Configure an AT-TLS profile for HTTPS on the z/OS® system you want to use for the IBM® MFA web services started task.

Before you begin

You must satisfy the following prerequisites before you configure an AT-TLS profile:
  • You must have already installed and configured z/OS Communications Server and should be familiar with Application Transparent Transport Layer Security (AT- TLS) policies.
    Important: A sample AT-TLS policy is included in SYS1.SAZFSAMP(AZFTTLSX). IBM strongly recommends that if you are not already familiar with AT-TLS policies, you should start with this sample. User changeable parameters are indicated by ?XYZ?.
  • This procedure assumes that you are using a public CA. It is strongly recommended that you use a certificate issued by a well-known certificate authority (CA).
  • Subject Alternative Name (SAN) is an extension to X.509 that allows multiple values (email addresses, IP addresses, DNS host names, and so forth) that a certificate should match to be associated with the certificate using a subjectAltName field. When ordering server certificates to use with IBM MFA web services, ensure that you specify Subject Alternate Names that cover all names that a user may enter into their browser to reach the server. For example, assume you have an LPAR named LP13 with two TCP/IP stacks, and the host names are lp13 and lp13tcpip2. The Subject Alternate Name attributes should be as follows. The DNS names and IP addresses are for example purposes only.
    DNS Name=lp13.yourcompany.com
    DNS Name=lp13
    DNS Name=lp13tcpip2.yourcompany.com
    DNS Name=lp13tcpip2
    DNS Name=10.168.54.96
    DNS Name=192.168.55.113
    IP Address=10.168.54.96
    IP Address=192.168.55.113
    When you specify Subject Alternate Names, the base Subject Distinguished Name (DN) CN attribute is not used by the browser to validate the certificate. See https://tools.ietf.org/html/rfc6125 for reference information.
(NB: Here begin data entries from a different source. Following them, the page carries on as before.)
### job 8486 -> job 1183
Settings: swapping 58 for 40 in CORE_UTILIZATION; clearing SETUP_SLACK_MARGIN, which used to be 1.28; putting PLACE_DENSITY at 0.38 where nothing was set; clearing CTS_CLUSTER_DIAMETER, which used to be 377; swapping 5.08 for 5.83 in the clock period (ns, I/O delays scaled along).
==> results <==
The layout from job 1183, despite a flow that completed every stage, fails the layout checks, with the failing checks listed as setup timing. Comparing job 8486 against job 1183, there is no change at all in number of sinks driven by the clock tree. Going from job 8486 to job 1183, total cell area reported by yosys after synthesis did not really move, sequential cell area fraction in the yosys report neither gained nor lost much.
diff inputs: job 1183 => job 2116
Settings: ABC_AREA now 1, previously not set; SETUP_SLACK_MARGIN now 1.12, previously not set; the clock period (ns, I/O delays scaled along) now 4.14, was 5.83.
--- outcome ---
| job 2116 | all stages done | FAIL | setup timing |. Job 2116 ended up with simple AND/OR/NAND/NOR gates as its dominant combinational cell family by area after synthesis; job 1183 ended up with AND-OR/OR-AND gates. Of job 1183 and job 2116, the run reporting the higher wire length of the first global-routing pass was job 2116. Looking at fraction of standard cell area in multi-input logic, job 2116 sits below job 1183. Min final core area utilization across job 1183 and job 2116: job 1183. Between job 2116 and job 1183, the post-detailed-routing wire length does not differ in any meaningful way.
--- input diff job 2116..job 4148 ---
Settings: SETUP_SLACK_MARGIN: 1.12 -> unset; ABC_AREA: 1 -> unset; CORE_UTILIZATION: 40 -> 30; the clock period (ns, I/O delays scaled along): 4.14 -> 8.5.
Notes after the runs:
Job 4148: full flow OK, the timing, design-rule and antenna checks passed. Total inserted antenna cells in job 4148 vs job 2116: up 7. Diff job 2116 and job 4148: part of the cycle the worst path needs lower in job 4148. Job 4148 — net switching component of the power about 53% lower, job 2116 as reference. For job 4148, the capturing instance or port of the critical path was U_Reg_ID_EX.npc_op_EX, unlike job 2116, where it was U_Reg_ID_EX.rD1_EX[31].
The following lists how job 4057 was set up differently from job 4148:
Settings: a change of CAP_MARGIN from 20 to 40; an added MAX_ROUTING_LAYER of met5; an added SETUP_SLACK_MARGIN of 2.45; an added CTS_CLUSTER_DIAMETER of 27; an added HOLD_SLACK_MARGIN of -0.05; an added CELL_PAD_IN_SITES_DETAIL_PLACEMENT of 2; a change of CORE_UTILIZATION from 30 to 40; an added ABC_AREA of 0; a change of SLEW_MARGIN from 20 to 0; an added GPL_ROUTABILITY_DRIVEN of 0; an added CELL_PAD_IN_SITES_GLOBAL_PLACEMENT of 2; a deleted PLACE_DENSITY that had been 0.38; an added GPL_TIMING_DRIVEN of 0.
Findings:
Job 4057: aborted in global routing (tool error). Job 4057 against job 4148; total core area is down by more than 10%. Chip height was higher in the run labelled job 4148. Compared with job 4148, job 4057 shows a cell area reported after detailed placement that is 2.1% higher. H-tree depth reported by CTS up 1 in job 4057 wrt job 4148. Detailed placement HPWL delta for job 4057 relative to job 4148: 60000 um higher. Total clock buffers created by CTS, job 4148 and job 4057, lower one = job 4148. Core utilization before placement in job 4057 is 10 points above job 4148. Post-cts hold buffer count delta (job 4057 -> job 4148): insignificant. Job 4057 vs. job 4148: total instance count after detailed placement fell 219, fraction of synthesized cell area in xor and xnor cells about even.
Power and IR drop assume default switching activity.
Design reuleaux, start of the top module:
module reuleaux(input logic clk, input logic rst_n, input logic [2:0] colour,
                input logic [7:0] centre_x, input logic [6:0] centre_y, input logic [7:0] diameter,
                input logic start, output logic done,
                output logic [7:0] vga_x, output logic [6:0] vga_y,
                output logic [2:0] vga_colour, output logic vga_plot);
     logic [7:0] offset_y;
     logic load_offset_y;
     logic reset_offset_y;
     logic [7:0] offset_x;
     logic load_offset_x;
     logic reset_offset_x;
     logic signed [9:0] crit;
     logic load_crit_a;
     logic load_crit_b;
     logic reset_crit;
     logic [7:0] c_x3;                                       
     assign c_x3 = centre_x;
     logic [6:0] c_y3;                                       
     logic [50:0] c_y3_temp;
     assign c_y3_temp = (centre_y - ((diameter * 30'b100010011010011010101001111101) / 30'b111011100110101100101000000000));
    logic [50:0] c_y3_temp_2;
    assign c_y3_temp_2 = c_y3_temp[50] ? -c_y3_temp : c_y3_temp;
     assign c_y3 = c_y3_temp_2[6:0];
     logic [7:0] c_x1;                                       
     assign c_x1 = (centre_x + diameter/8'b00000010);
     logic [6:0] c_y1;                                       
     logic [50:0] c_y1_temp; 
  ...
Size in the first run: ~6700 cells after synthesis, about 49 I/O pins.
make LEC_CHECK=0 ABC_AREA=1 CAP_MARGIN=0 CORE_ASPECT_RATIO=0.5 CORE_MARGIN=2 CORE_UTILIZATION=71 CTS_CLUSTER_DIAMETER=216 CTS_CLUSTER_SIZE=43 HOLD_SLACK_MARGIN=-0.09 MAX_ROUTING_LAYER=met4 SLEW_MARGIN=20 finish   # period 21.7 ns
run.sh (not shown) runs the stock make flow with config.mk's settings and CLKGATE_MAP_FILE=.
The baseline aborted during global routing (5_1_grt) on GRT-0116.
Next try:
==> flow/config.mk (replaced) <==
export PLATFORM = sky130hd
export DESIGN_NAME = reuleaux
export DESIGN_NICKNAME = reuleaux
export VERILOG_FILES = /design/flow/design.v
export SDC_FILE = /design/flow/constraint.sdc
export NUM_CORES = 4
export LEC_CHECK = 0
export CAP_MARGIN = 20
export CORE_MARGIN = 2
export CORE_UTILIZATION = 71
export CTS_CLUSTER_SIZE = 37
export SETUP_SLACK_MARGIN = -2.0
export SLEW_MARGIN = 20
==> flow/constraint.sdc (replaced) <==
create_clock -name core_clock -period 32.7 [get_ports {clk}]
set_input_delay 6.5400 -clock core_clock [delete_from_list [all_inputs] [get_ports {clk}]]
set_output_delay 6.5400 -clock core_clock [all_outputs]
set_load 0.01 [all_outputs]
With this change the flow completed, yet does not pass: setup timing.
Die area drops by about 8%.
Synthesized cell count goes down by 26%.
Area after synthesis goes down by 8.3%.
Next try:
--- a/flow/config.mk
+++ b/flow/config.mk
@@ -6,8 +6,9 @@
 export NUM_CORES = 4
 export LEC_CHECK = 0
+export ABC_AREA = 0
 export CAP_MARGIN = 20
 export CORE_MARGIN = 2
-export CORE_UTILIZATION = 71
-export CTS_CLUSTER_SIZE = 37
+export CORE_UTILIZATION = 66
+export MAX_ROUTING_LAYER = met4
 export SETUP_SLACK_MARGIN = -2.0
 export SLEW_MARGIN = 20
==> flow/constraint.sdc (replaced) <==
create_clock -name core_clock -period 25.4 [get_ports {clk}]
set_input_delay 5.0800 -clock core_clock [delete_from_list [all_inputs] [get_ports {clk}]]
set_output_delay 5.0800 -clock core_clock [all_outputs]
set_load 0.01 [all_outputs]
After rerunning:
- The new run died in global routing (5_1_grt)
- die size rose by 7.4%
- synthesized cell count does not change
- synthesized area stays the same
Next try:
==> flow/config.mk (replaced) <==
export PLATFORM = sky130hd
export DESIGN_NAME = reuleaux
export DESIGN_NICKNAME = reuleaux
export VERILOG_FILES = /design/flow/design.v
export SDC_FILE = /design/flow/constraint.sdc
export NUM_CORES = 4
export LEC_CHECK = 0
export ABC_AREA = 1
export CAP_MARGIN = 20
export CORE_MARGIN = 2
export CORE_UTILIZATION = 72
export PLACE_DENSITY = 0.4
export SLEW_MARGIN = 20
==> flow/constraint.sdc (replaced) <==
create_clock -name core_clock -period 15.3 [get_ports {clk}]
set_input_delay 3.0600 -clock core_clock [delete_from_list [all_inputs] [get_ports {clk}]]
set_output_delay 3.0600 -clock core_clock [all_outputs]
set_load 0.01 [all_outputs]
Outcome: The changed run failed in clock tree synthesis (4_1_cts) on DPL-0038; area after synthesis increases by 9.0%; die area is about the same; synthesized cell count is higher by 35%.
Next try:
--- a/flow/config.mk
+++ b/flow/config.mk
@@ -11,3 +11,5 @@
 export CORE_UTILIZATION = 72
 export PLACE_DENSITY = 0.4
+export SETUP_SLACK_MARGIN = 4.52
 export SLEW_MARGIN = 20
+export TNS_END_PERCENT = 5
The new run failed in clock tree synthesis (4_1_cts) with DPL-0033; area after synthesis is unchanged; die size does not change; synthesized cell count does not change.
// my_top_architecture
module my_top_architecture (
    input clock,
    input resetn,
    input tunning,  
    input mode_switch,  
    input increment_button,  
    output wire [47:0] segment_out
);
wire [31:0] main_counter;
wire [31:0] seconds_counter;
wire [31:0] minutes_counter;
wire [31:0] hours_counter;
wire enable_seconds_counter;
wire enable_minutes_counter;
wire enable_hours_counter;
wire increment_signal;  
edge_detector edge_detector_inst (
    .clock(clock),
    .resetn(resetn),
    .increment_button(increment_button),
    .tunning(tunning),
    .increment_signal(increment_signal)
);
my_counter #(
    .counter_size(31),
    .counter_limit(32'd999)  
) main_counter_inst (
    .clock(clock),
    .resetn(resetn),
    .enable(1'b1),  
    .counter(main_counter)
);
my_signal_pulse #(
    .signal_period_one(32'd999)  
) my_signal_pulse_inst (
    .clock(clock),
    .resetn(resetn),
    .counter(main_counter),
    .signal_gen(enable_seconds_counter)  
);
my_counter #(
    .counter_size(31),
    .counter_limit(32'd59)  
) seconds_counter_inst (
    .clock(clock),
    .resetn(resetn),
    .enable(enable_seconds_counter && !tunning),  
    .counter(seconds_counter)
);
assign enable_minutes_counter = (enable_seconds_counter && (seconds_counter == 32'd59) && !tunning);
my_counter #(
    .counter_size(31),
    .counter_limit(32'd59)
) minutes_counter_inst (
    .clock(clock),
    .resetn(resetn),
    .enable(enable_minutes_counter || (increment_signal && mode_switch)),  
    .counter(minutes_counter)
);
assign enable_hours_counter = (enable_minutes_counter && (minutes_counter == 32'd59) && !tunning);
my_counter #(
    .counter_size(31),
    .counter_limit(32'd23)  
) hours_counter_inst (
    .clock(clock),
    .resetn(resetn),
    .enable(enable_hours_counter || (increment_signal && !mode_switch)),  
    .counter(hours_counter)
);
my_decoder my_decoder_inst (
    .clock(clock),
    .resetn(resetn),
    .seconds_in(seconds_counter),
    .minutes_in(minutes_counter),
    .hours_in(hours_counter),
    .segment_out(segment_out)
);
endmodule
clock: 12.6 ns
lec_check: 0
abc_area: 1
cap_margin: 20
core_margin: 2
core_utilization: 72
cts_cluster_size: 20
gpl_routability_driven: 1
max_routing_layer: met5
min_routing_layer: met1
place_density_lb_addon: 0.2
setup_slack_margin: 1.36
slew_margin: 40
run.sh (not shown) runs the stock make flow with config.mk's settings and CLKGATE_MAP_FILE=.
The baseline ended with an error in global routing with GRT-0232.
Then changed:
- CORE_UTILIZATION: 72 -> 65
- CTS_CLUSTER_SIZE: 20 -> 72
- PLACE_DENSITY_LB_ADDON: 0.2 -> 0.05
- SETUP_SLACK_MARGIN: 1.36 -> -0.62
- SLEW_MARGIN: 40 -> 5
- clock period: 12.6 -> 10.7 ns (I/O delays scaled with it)
Effect: With this change the flow finished with setup timing left. Die size went up by 10%. Synthesized area does not change. Synthesized cell count is unchanged.
Then changed:
- CORE_MARGIN: 2 -> 6
- CORE_UTILIZATION: 65 -> 38
- CTS_CLUSTER_DIAMETER: default -> 387
- CTS_CLUSTER_SIZE: 72 -> 20
- SETUP_SLACK_MARGIN: -0.62 -> -0.7
- TNS_END_PERCENT: default -> 15
The changed run completed and failed the layout checks on setup timing.
Routed wire length goes down by 11%.
Worst setup slack improves by 0.50 ns.
Sequential share of layout area goes up by 0.39 points.
Final cell count goes up by 9.6%.
Area after synthesis is unchanged.
Global-route usage goes down by 11 points.
Fmax goes up by 4.5%.
First-iteration DRC count goes down by 43%.
Cell area goes down by 2.0%.

* * *

my_top_architecture again, from the RTL that the note above started with.
make LEC_CHECK=0 ABC_AREA=1 CAP_MARGIN=20 CORE_MARGIN=2 CORE_UTILIZATION=66 CTS_CLUSTER_DIAMETER=309 CTS_CLUSTER_SIZE=99 PLACE_DENSITY=0.6 SETUP_SLACK_MARGIN=4.35 SLEW_MARGIN=20 finish   # period 15.0 ns
The starting point finished clean.
Change:
- ABC_AREA: 1 -> unset
- CORE_MARGIN: 2 -> 7
- CTS_CLUSTER_DIAMETER: 309 -> 400
- PLACE_DENSITY: 0.6 -> 0.42
- SETUP_SLACK_MARGIN: 4.35 -> unset
- TNS_END_PERCENT: unset -> 5
Synthesized cell count went up by about 20%. Setup slack loses 1700 ps. Maximum frequency went down by 12%. Die area went up by 51%. Non-clock buffer count went down by 161. Clock skew went down by 13 ps. Clock-buffer cell count is unchanged. Area after synthesis went up by about 38%.
Change:
- ABC_AREA: unset -> 1
- CORE_MARGIN: 7 -> 2
- CORE_UTILIZATION: 66 -> 41
- CTS_CLUSTER_DIAMETER: 400 -> 149
- PLACE_DENSITY: 0.42 -> 0.6
- TNS_END_PERCENT: 5 -> unset
=> Area after synthesis decreases by a quarter to a third; global-route usage goes down by 11 points; non-clock buffer count goes down by 14; final cell count went down by a few percent; design area went down by about a fifth; flip-flop count is unchanged; worst hold slack is better by 3.5 ps; synthesized cell count falls by about a fifth; worst setup slack gains 2500 ps.
Change:
- CAP_MARGIN: 20 -> 0
- CELL_PAD_IN_SITES_DETAIL_PLACEMENT: unset -> 1
- CORE_ASPECT_RATIO: unset -> 1.05
- CORE_UTILIZATION: 41 -> 23
- CTS_CLUSTER_DIAMETER: 149 -> 381
- CTS_CLUSTER_SIZE: 99 -> 17
- TNS_END_PERCENT: unset -> 45
- The changed run ran to the end with no violations
- design area grows by about 3%
- non-clock buffer count grows by 4
- hold slack gains 57 ps
- routed wire length grows by 16%
Change:
- CAP_MARGIN: 0 -> 20
- CELL_PAD_IN_SITES_DETAIL_PLACEMENT: 1 -> unset
- CORE_ASPECT_RATIO: 1.05 -> unset
- CORE_UTILIZATION: 23 -> 72
- CTS_CLUSTER_DIAMETER: 381 -> unset
- CTS_CLUSTER_SIZE: 17 -> unset
- TNS_END_PERCENT: 45 -> unset
- clock period: 15.0 -> 21.0 ns (I/O delays scaled with it)
- The changed run passed the timing, design-rule and antenna checks
- design area went down by a few percent
- worst hold slack gets worse by 59 ps
- final cell count drops by about a fifth
- fmax increases slightly
- clock skew barely changes
- critical path depth is lower by 4
- die area is lower by well over a third
- register-to-register slack gains 6100 ps
- area after synthesis is unchanged

* * *

The RTL this note starts from:
==> flow/design.v <==
module edge_detector (
    input clock,
    input resetn,
    input increment_button,
    input tunning,
    output reg increment_signal
);
reg increment_button_prev;
reg reset_delay;  
always @(posedge clock or negedge resetn) begin
    if (!resetn) begin
        increment_button_prev <= 0;
        increment_signal <= 0;
        reset_delay <= 1'b1;  
    end else begin
        if (reset_delay != 1'b0) begin
            reset_delay <= reset_delay - 1'b1;
            increment_signal <= 0;  
        end else begin
            if (!increment_button_prev && increment_button && tunning) begin
                increment_signal <= 1;  
            end else begin
                increment_signal <= 0;  
            end
        end
        increment_button_prev <= increment_button;  
    end
end
endmodule
module my_counter #
(
    parameter counter_size = 31,
    parameter counter_limit = 32'd50000000
)
(
    input clock,
    input resetn,
    input enable,
    output reg [counter_size:0] counter
);
always @ (posedge clock or negedge resetn)
begin
    if (resetn == 1'b0) begin
        counter <= 'b0;
    end
    else begin
        if (enable == 1'b1) begin
            if (counter == counter_limit) begin
                counter <= 'b0;
            end
            else begin
                counter <= counter + 1'b1;
            end    
        end
        else begin
            counter <= counter;
        end
    end
end
endmodule
module my_signal_pulse #(
	parameter signal_period_one = 32'd50000000
)
(
input clock,
input resetn,
input [31:0] counter, 
output reg signal_gen
);
always @ (posedge clock or negedge resetn)
begin
  if(resetn == 1'b0) begin
    signal_gen <= 1'b0;
   end  
   else begin
	if(counter == signal_period_one) begin
		signal_gen <= 1'b1;
	end
	else begin
		signal_gen <= 1'b0;
	end
   end 
end
endmodule
module my_decoder (
    input clock,
    input resetn,
    input [31:0] seconds_in,
    input [31:0] minutes_in,
    input [31:0] hours_in,
    output reg [47:0] segment_out  
);
function [7:0] digit_to_segment;
    input [3:0] digit;
    case (digit)
        4'd0: digit_to_segment = 8'b11000000;  
        4'd1: digit_to_segment = 8'b11111001;  
        4'd2: digit_to_segment = 8'b10100100;  
        4'd3: digit_to_segment = 8'b10110000;  
        4'd4: digit_to_segment = 8'b10011001;  
        4'd5: digit_to_segment = 8'b10010010;  
        4'd6: digit_to_segment = 8'b10000010;  
        4'd7: digit_to_segment = 8'b11111000;  
        4'd8: digit_to_segment = 8'b10000000;  
        4'd9: digit_to_segment = 8'b10010000;  
        default: digit_to_segment = 8'b11000000;  
    endcase
endfunction
always @(posedge clock or negedge resetn) begin
    if (!resetn) begin
        segment_out <= {digit_to_segment(4'd0), digit_to_segment(4'd0), digit_to_segment(4'd0),
		  digit_to_segment(4'd0), digit_to_segment(4'd0), digit_to_segment(4'd0)};  
    end else begin
        if (seconds_in < 32'd60 && minutes_in < 32'd60 && hours_in < 32'd24) begin
            segment_out[7:0]   <= digit_to_segment(seconds_in % 10);  
            segment_out[15:8]  <= digit_to_segment(seconds_in / 10);  
            segment_out[23:16] <= digit_to_segment(minutes_in % 10);  
            segment_out[31:24] <= digit_to_segment(minutes_in / 10);  
            segment_out[39:32] <= digit_to_segment(hours_in % 10);    
            segment_out[47:40] <= digit_to_segment(hours_in / 10);    
        end else begin
            segment_out <= {digit_to_segment(4'd0), digit_to_segment(4'd0), digit_to_segment(4'd0), 
				digit_to_segment(4'd0), digit_to_segment(4'd0), digit_to_segment(4'd0)}; 
        end
    end
end
endmodule
module my_top_architecture (
    input clock,
    input resetn,
    input tunning,  
    input mode_switch,  
    input increment_button,  
    output wire [47:0] segment_out
);
wire [31:0] main_counter;
wire [31:0] seconds_counter;
wire [31:0] minutes_counter;
wire [31:0] hours_counter;
wire enable_seconds_counter;
wire enable_minutes_counter;
wire enable_hours_counter;
wire increment_signal;  
edge_detector edge_detector_inst (
    .clock(clock),
    .resetn(resetn),
    .increment_button(increment_button),
    .tunning(tunning),
    .increment_signal(increment_signal)
);
my_counter #(
    .counter_size(31),
    .counter_limit(32'd999)  
) main_counter_inst (
    .clock(clock),
    .resetn(resetn),
    .enable(1'b1),  
    .counter(main_counter)
);
my_signal_pulse #(
    .signal_period_one(32'd999)  
) my_signal_pulse_inst (
    .clock(clock),
    .resetn(resetn),
    .counter(main_counter),
    .signal_gen(enable_seconds_counter)  
);
my_counter #(
    .counter_size(31),
    .counter_limit(32'd59)  
) seconds_counter_inst (
    .clock(clock),
    .resetn(resetn),
    .enable(enable_seconds_counter && !tunning),  
    .counter(seconds_counter)
);
assign enable_minutes_counter = (enable_seconds_counter && (seconds_counter == 32'd59) && !tunning);
my_counter #(
    .counter_size(31),
    .counter_limit(32'd59)
) minutes_counter_inst (
    .clock(clock),
    .resetn(resetn),
    .enable(enable_minutes_counter || (increment_signal && mode_switch)),  
    .counter(minutes_counter)
);
assign enable_hours_counter = (enable_minutes_counter && (minutes_counter == 32'd59) && !tunning);
my_counter #(
    .counter_size(31),
    .counter_limit(32'd23)  
) hours_counter_inst (
    .clock(clock),
    .resetn(resetn),
    .enable(enable_hours_counter || (increment_signal && !mode_switch)),  
    .counter(hours_counter)
);
my_decoder my_decoder_inst (
    .clock(clock),
    .resetn(resetn),
    .seconds_in(seconds_counter),
    .minutes_in(minutes_counter),
    .hours_in(hours_counter),
    .segment_out(segment_out)
);
endmodule
==> flow/config.mk <==
export PLATFORM = sky130hd
export DESIGN_NAME = my_top_architecture
export DESIGN_NICKNAME = my_top_architecture
export VERILOG_FILES = /design/flow/design.v
export SDC_FILE = /design/flow/constraint.sdc
export NUM_CORES = 4
export LEC_CHECK = 0
export CAP_MARGIN = 20
export CORE_ASPECT_RATIO = 0.5
export CORE_MARGIN = 2
export CORE_UTILIZATION = 66
export CTS_CLUSTER_DIAMETER = 400
export CTS_CLUSTER_SIZE = 63
export PLACE_DENSITY = 0.35
export SLEW_MARGIN = 20
==> flow/constraint.sdc <==
create_clock -name core_clock -period 15.0 [get_ports {clock}]
set_input_delay 3.0000 -clock core_clock [delete_from_list [all_inputs] [get_ports {clock}]]
set_output_delay 3.0000 -clock core_clock [all_outputs]
set_load 0.01 [all_outputs]
The starting point passed the timing, design-rule and antenna checks.
Change:
--- a/flow/config.mk
+++ b/flow/config.mk
@@ -7,9 +7,6 @@
 export LEC_CHECK = 0
 export CAP_MARGIN = 20
-export CORE_ASPECT_RATIO = 0.5
 export CORE_MARGIN = 2
-export CORE_UTILIZATION = 66
-export CTS_CLUSTER_DIAMETER = 400
-export CTS_CLUSTER_SIZE = 63
-export PLACE_DENSITY = 0.35
+export CORE_UTILIZATION = 65
+export PLACE_DENSITY = 0.6
 export SLEW_MARGIN = 20
==> flow/constraint.sdc (replaced) <==
create_clock -name core_clock -period 10.3 [get_ports {clock}]
set_input_delay 2.0600 -clock core_clock [delete_from_list [all_inputs] [get_ports {clock}]]
set_output_delay 2.0600 -clock core_clock [all_outputs]
set_load 0.01 [all_outputs]
The changed run failed in 5_1_grt (DPL-0038).
Synthesized area stays the same.
Die area went up slightly.
Synthesized cell count does not change.
Change:
--- a/flow/config.mk
+++ b/flow/config.mk
@@ -8,5 +8,5 @@
 export CAP_MARGIN = 20
 export CORE_MARGIN = 2
-export CORE_UTILIZATION = 65
+export CORE_UTILIZATION = 40
 export PLACE_DENSITY = 0.6
 export SLEW_MARGIN = 20
==> flow/constraint.sdc (replaced) <==
create_clock -name core_clock -period 15.0 [get_ports {clock}]
set_input_delay 3.0000 -clock core_clock [delete_from_list [all_inputs] [get_ports {clock}]]
set_output_delay 3.0000 -clock core_clock [all_outputs]
set_load 0.01 [all_outputs]
Outcome: The changed run ran to the end with no violations; die size came out higher by 61%; synthesized cell count does not change; synthesized area does not change.
Change:
--- a/flow/config.mk
+++ b/flow/config.mk
@@ -8,5 +8,5 @@
 export CAP_MARGIN = 20
 export CORE_MARGIN = 2
-export CORE_UTILIZATION = 40
+export CORE_UTILIZATION = 51
 export PLACE_DENSITY = 0.6
 export SLEW_MARGIN = 20
==> flow/constraint.sdc (replaced) <==
create_clock -name core_clock -period 21.0 [get_ports {clock}]
set_input_delay 4.2000 -clock core_clock [delete_from_list [all_inputs] [get_ports {clock}]]
set_output_delay 4.2000 -clock core_clock [all_outputs]
set_load 0.01 [all_outputs]
The changed run produced a clean layout.
Routed wire length goes down by 1.3%.
Synthesized cell count is unchanged.
Change:
--- a/flow/config.mk
+++ b/flow/config.mk
@@ -8,5 +8,5 @@
 export CAP_MARGIN = 20
 export CORE_MARGIN = 2
-export CORE_UTILIZATION = 51
+export CORE_UTILIZATION = 24
 export PLACE_DENSITY = 0.6
 export SLEW_MARGIN = 20
What happened:
- wire length goes up by a few percent
- final cell count goes up by about a fifth
- global-route usage goes down by 14 points
- core utilization goes down by 27 points
- die area goes up by well over a third
- maximum frequency goes down slightly
- critical path depth does not change
- cell area goes up by a few percent
- worst hold slack improved by 59 ps
Change:
--- a/flow/config.mk
+++ b/flow/config.mk
@@ -6,7 +6,10 @@
 export NUM_CORES = 4
 export LEC_CHECK = 0
+export ABC_AREA = 1
 export CAP_MARGIN = 20
 export CORE_MARGIN = 2
-export CORE_UTILIZATION = 24
+export CORE_UTILIZATION = 51
 export PLACE_DENSITY = 0.6
+export SETUP_SLACK_MARGIN = 4.84
 export SLEW_MARGIN = 20
+export TNS_END_PERCENT = 10
After rerunning:
- final area fell by 26%
- synthesized area is lower by 27%
- final cell count drops by 27%
- die size drops by 65%
- register-to-register slack gets better by 2800 ps
- non-clock buffer count falls by 14
- utilization went up by 31 points
- via count went down by 33%

* * *

RTL: the design.v shown in full above, as it stands there.
Settings: LEC_CHECK=0, ABC_AREA=1, CAP_MARGIN=20, CORE_MARGIN=2, CORE_UTILIZATION=72, CTS_CLUSTER_SIZE=73, GPL_ROUTABILITY_DRIVEN=1, MAX_ROUTING_LAYER=met5, MIN_ROUTING_LAYER=met1, PLACE_DENSITY_LB_ADDON=0.05, SETUP_SLACK_MARGIN=-0.51, SLEW_MARGIN=5; clock period 10.7 ns.
The first run died in global routing (5_1_grt).
Edit:
- CORE_UTILIZATION: 72 -> 61
- CTS_CLUSTER_SIZE: 73 -> default
- SETUP_SLACK_MARGIN: -0.51 -> default
- clock period: 10.7 -> 3.5 ns (I/O delays scaled with it)
Outcome:
- The changed run did not get past global routing (5_1_grt)
- synthesized area is unchanged
- die size increases by 18%
- synthesized cell count does not change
This procedure briefly summarizes the steps to create an AT-TLS policy for your convenience. See z/OS Communications Server: IP Configuration Guide and z/OS Communications Server: IP Configuration Reference for complete information.

You might also find (IBM z/OS V2R1 Communications Server TCP/IP Implementation Volume 4: Security and Policy-Based Networking http://www.redbooks.ibm.com/redbooks/pdfs/sg248099.pdf) to be a useful resource.

About this task

AT-TLS policy conditions consist of a variety of selection criteria that act as filters for AT-TLS rules. Traffic can be filtered based on local addresses, remote addresses, local port range, remote port range, job name, user identification, and direction.

On the z/OS system you want to use for the IBM MFA web services started task, perform the following tasks:
Important: The ALTNAME portion of the SYS1.SAZFSAMP(AZFTTLSX) sample describes how to specify more than one IP address to contact the IBM MFA server.

Procedure

  1. Create the certificate authority if you do not already have one. This command creates a new CA certificate (and private key) and adds it to the CERTAUTH store. Replace ?CA-yyyy-mm-dd? with the preferred expiration date of the CA certificate.
    RACDCERT GENCERT CERTAUTH SUBJECTSDN(CN('MFA CERT AUTH')) SIZE(2048) 
    NOTAFTER(DATE(?CA-yyyy-mm-dd?)) WITHLABEL('server cert root CA label') 
    KEYUSAGE(CERTSIGN)
  2. Refresh the RACF® DIGTCERT class.
    SETROPTS RACLIST(DIGTCERT) REFRESH
  3. It is a best practice to also create an intermediate certificate authority if you do not already have one. This command creates a new intermediate CA certificate (and private key) and adds it to the CERTAUTH store. Replace ?CA-yyyy-mm-dd? with the preferred expiration date of the CA certificate.
    RACDCERT GENCERT CERTAUTH SUBJECTSDN(CN('MFA INTERMEDIATE CERT AUTH')) SIZE(2048)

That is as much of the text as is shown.